## WHAT THE EXERCISE ASKS
Send back the entries exactly as they were given.

*** DATA TO EXAMINE ***

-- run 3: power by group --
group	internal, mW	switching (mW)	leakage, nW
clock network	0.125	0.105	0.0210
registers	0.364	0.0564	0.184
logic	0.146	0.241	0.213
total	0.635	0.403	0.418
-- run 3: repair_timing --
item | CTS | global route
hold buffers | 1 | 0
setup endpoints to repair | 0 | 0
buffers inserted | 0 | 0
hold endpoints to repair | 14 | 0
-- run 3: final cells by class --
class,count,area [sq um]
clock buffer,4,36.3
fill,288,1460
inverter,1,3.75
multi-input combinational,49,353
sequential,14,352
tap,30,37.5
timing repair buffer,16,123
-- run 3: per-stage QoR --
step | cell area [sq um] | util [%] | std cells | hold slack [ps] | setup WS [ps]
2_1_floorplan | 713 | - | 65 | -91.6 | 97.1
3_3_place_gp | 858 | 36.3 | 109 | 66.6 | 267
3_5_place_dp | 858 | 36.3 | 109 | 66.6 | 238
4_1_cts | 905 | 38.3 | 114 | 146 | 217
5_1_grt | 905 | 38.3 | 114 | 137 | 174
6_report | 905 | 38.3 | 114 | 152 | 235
**src/rtl/clk_gen_multi.sv**
```systemverilog
// Multi-channel runtime-programmable clock divider: a half-rate clock plus NUM_CH
// 50%-duty divided clocks whose ratio/enable change only at full-period boundaries.
module clk_gen_multi #(
    parameter int NUM_CH        = 4,
    parameter int CNT_W         = 6,
    parameter int DEFAULT_RATIO = 5,
    parameter int CH_W          = 2
) (
    input  logic              original_clock,
    input  logic              reset_in,
    input  logic              cfg_valid,
    output logic              cfg_ready,
    input  logic [CH_W-1:0]   cfg_ch,
    input  logic [CNT_W-1:0]  cfg_ratio,
    input  logic              cfg_en,
    input  logic              realign,
    output logic              clock_2x,
    output logic [NUM_CH-1:0] clock_div,
    output logic [NUM_CH-1:0] tick
);

    localparam logic [CNT_W-1:0] DEF_RATIO = CNT_W'(DEFAULT_RATIO);

    logic [CNT_W-1:0]  cnt        [NUM_CH];
    logic [CNT_W-1:0]  ratio_act  [NUM_CH];
    logic [CNT_W-1:0]  ratio_pend [NUM_CH];
    logic [NUM_CH-1:0] en_act;
    logic [NUM_CH-1:0] en_pend;
    logic [NUM_CH-1:0] pending;
    logic [NUM_CH-1:0] sel;
    logic [CNT_W-1:0]  ratio_in;
    logic              accept;

    // Handshake: a config transfers on an edge where cfg_valid and cfg_ready are both
    // high. Ready drops only while the addressed channel holds an unapplied config;
    // out-of-range channels are always ready and their configs are discarded.
    always_comb begin
        cfg_ready = 1'b1;
        for (int i = 0; i < NUM_CH; i++) begin
            if (cfg_ch == CH_W'(i)) cfg_ready = ~pending[i];
        end
    end

    assign accept   = cfg_valid & cfg_ready;
    assign ratio_in = (cfg_ratio == '0) ? CNT_W'(1) : cfg_ratio;

    always_comb begin
        sel = '0;
        for (int i = 0; i < NUM_CH; i++) begin
            sel[i] = accept && (cfg_ch == CH_W'(i));
        end
    end

    always_ff @(posedge original_clock) begin
        if (!reset_in) begin
            clock_2x  <= 1'b1;
            clock_div <= '0;
            tick      <= '0;
            en_act    <= '1;
            en_pend   <= '1;
            pending   <= '0;
            for (int i = 0; i < NUM_CH; i++) begin
                cnt[i]        <= '0;
                ratio_act[i]  <= DEF_RATIO;
                ratio_pend[i] <= DEF_RATIO;
            end
        end else begin
            clock_2x <= realign ? 1'b1 : ~clock_2x;
            for (int i = 0; i < NUM_CH; i++) begin
                tick[i] <= 1'b0;
                if (realign) begin
                    // A config arriving with realign bypasses the pending slot.
                    cnt[i]       <= '0;
                    clock_div[i] <= 1'b0;
                    pending[i]   <= 1'b0;
                    if (sel[i]) begin
                        ratio_act[i] <= ratio_in;
                        en_act[i]    <= cfg_en;
                    end else if (pending[i]) begin
                        ratio_act[i] <= ratio_pend[i];
                        en_act[i]    <= en_pend[i];
                    end
                end else begin
                    if (sel[i]) begin
                        ratio_pend[i] <= ratio_in;
                        en_pend[i]    <= cfg_en;
                        pending[i]    <= 1'b1;
                    end
                    if (!en_act[i]) begin
                        cnt[i]       <= '0;
                        clock_div[i] <= 1'b0;
                        if (pending[i]) begin
                            ratio_act[i] <= ratio_pend[i];
                            en_act[i]    <= en_pend[i];
                            pending[i]   <= 1'b0;
                        end
                    end else if (cnt[i] == ratio_act[i] - 1'b1) begin
                        clock_div[i] <= ~clock_div[i];
                        tick[i]      <= ~clock_div[i];
                        cnt[i]       <= '0;
                        // Swap only at the falling toggle so the low phase uses the new ratio.
                        if (clock_div[i] && pending[i]) begin
                            ratio_act[i] <= ratio_pend[i];
                            en_act[i]    <= en_pend[i];
                            pending[i]   <= 1'b0;
                        end
                    end else begin
                        cnt[i] <= cnt[i] + 1'b1;
                    end
                end
            end
        end
    end

endmodule

```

***

## SOLUTION FOR THIS TASK
-- run 3: power by group --
group	internal, mW	switching (mW)	leakage, nW
clock network	0.125	0.105	0.0210
registers	0.364	0.0564	0.184
logic	0.146	0.241	0.213
total	0.635	0.403	0.418
-- run 3: repair_timing --
item | CTS | global route
hold buffers | 1 | 0
setup endpoints to repair | 0 | 0
buffers inserted | 0 | 0
hold endpoints to repair | 14 | 0
-- run 3: final cells by class --
class,count,area [sq um]
clock buffer,4,36.3
fill,288,1460
inverter,1,3.75
multi-input combinational,49,353
sequential,14,352
tap,30,37.5
timing repair buffer,16,123
-- run 3: per-stage QoR --
step | cell area [sq um] | util [%] | std cells | hold slack [ps] | setup WS [ps]
2_1_floorplan | 713 | - | 65 | -91.6 | 97.1
3_3_place_gp | 858 | 36.3 | 109 | 66.6 | 267
3_5_place_dp | 858 | 36.3 | 109 | 66.6 | 238
4_1_cts | 905 | 38.3 | 114 | 146 | 217
5_1_grt | 905 | 38.3 | 114 | 137 | 174
6_report | 905 | 38.3 | 114 | 152 | 235
**src/rtl/clk_gen_multi.sv**
```systemverilog
// Multi-channel runtime-programmable clock divider: a half-rate clock plus NUM_CH
// 50%-duty divided clocks whose ratio/enable change only at full-period boundaries.
module clk_gen_multi #(
    parameter int NUM_CH        = 4,
    parameter int CNT_W         = 6,
    parameter int DEFAULT_RATIO = 5,
    parameter int CH_W          = 2
) (
    input  logic              original_clock,
    input  logic              reset_in,
    input  logic              cfg_valid,
    output logic              cfg_ready,
    input  logic [CH_W-1:0]   cfg_ch,
    input  logic [CNT_W-1:0]  cfg_ratio,
    input  logic              cfg_en,
    input  logic              realign,
    output logic              clock_2x,
    output logic [NUM_CH-1:0] clock_div,
    output logic [NUM_CH-1:0] tick
);

    localparam logic [CNT_W-1:0] DEF_RATIO = CNT_W'(DEFAULT_RATIO);

    logic [CNT_W-1:0]  cnt        [NUM_CH];
    logic [CNT_W-1:0]  ratio_act  [NUM_CH];
    logic [CNT_W-1:0]  ratio_pend [NUM_CH];
    logic [NUM_CH-1:0] en_act;
    logic [NUM_CH-1:0] en_pend;
    logic [NUM_CH-1:0] pending;
    logic [NUM_CH-1:0] sel;
    logic [CNT_W-1:0]  ratio_in;
    logic              accept;

    // Handshake: a config transfers on an edge where cfg_valid and cfg_ready are both
    // high. Ready drops only while the addressed channel holds an unapplied config;
    // out-of-range channels are always ready and their configs are discarded.
    always_comb begin
        cfg_ready = 1'b1;
        for (int i = 0; i < NUM_CH; i++) begin
            if (cfg_ch == CH_W'(i)) cfg_ready = ~pending[i];
        end
    end

    assign accept   = cfg_valid & cfg_ready;
    assign ratio_in = (cfg_ratio == '0) ? CNT_W'(1) : cfg_ratio;

    always_comb begin
        sel = '0;
        for (int i = 0; i < NUM_CH; i++) begin
            sel[i] = accept && (cfg_ch == CH_W'(i));
        end
    end

    always_ff @(posedge original_clock) begin
        if (!reset_in) begin
            clock_2x  <= 1'b1;
            clock_div <= '0;
            tick      <= '0;
            en_act    <= '1;
            en_pend   <= '1;
            pending   <= '0;
            for (int i = 0; i < NUM_CH; i++) begin
                cnt[i]        <= '0;
                ratio_act[i]  <= DEF_RATIO;
                ratio_pend[i] <= DEF_RATIO;
            end
        end else begin
            clock_2x <= realign ? 1'b1 : ~clock_2x;
            for (int i = 0; i < NUM_CH; i++) begin
                tick[i] <= 1'b0;
                if (realign) begin
                    // A config arriving with realign bypasses the pending slot.
                    cnt[i]       <= '0;
                    clock_div[i] <= 1'b0;
                    pending[i]   <= 1'b0;
                    if (sel[i]) begin
                        ratio_act[i] <= ratio_in;
                        en_act[i]    <= cfg_en;
                    end else if (pending[i]) begin
                        ratio_act[i] <= ratio_pend[i];
                        en_act[i]    <= en_pend[i];
                    end
                end else begin
                    if (sel[i]) begin
                        ratio_pend[i] <= ratio_in;
                        en_pend[i]    <= cfg_en;
                        pending[i]    <= 1'b1;
                    end
                    if (!en_act[i]) begin
                        cnt[i]       <= '0;
                        clock_div[i] <= 1'b0;
                        if (pending[i]) begin
                            ratio_act[i] <= ratio_pend[i];
                            en_act[i]    <= en_pend[i];
                            pending[i]   <= 1'b0;
                        end
                    end else if (cnt[i] == ratio_act[i] - 1'b1) begin
                        clock_div[i] <= ~clock_div[i];
                        tick[i]      <= ~clock_div[i];
                        cnt[i]       <= '0;
                        // Swap only at the falling toggle so the low phase uses the new ratio.
                        if (clock_div[i] && pending[i]) begin
                            ratio_act[i] <= ratio_pend[i];
                            en_act[i]    <= en_pend[i];
                            pending[i]   <= 1'b0;
                        end
                    end else begin
                        cnt[i] <= cnt[i] + 1'b1;
                    end
                end
            end
        end
    end

endmodule

```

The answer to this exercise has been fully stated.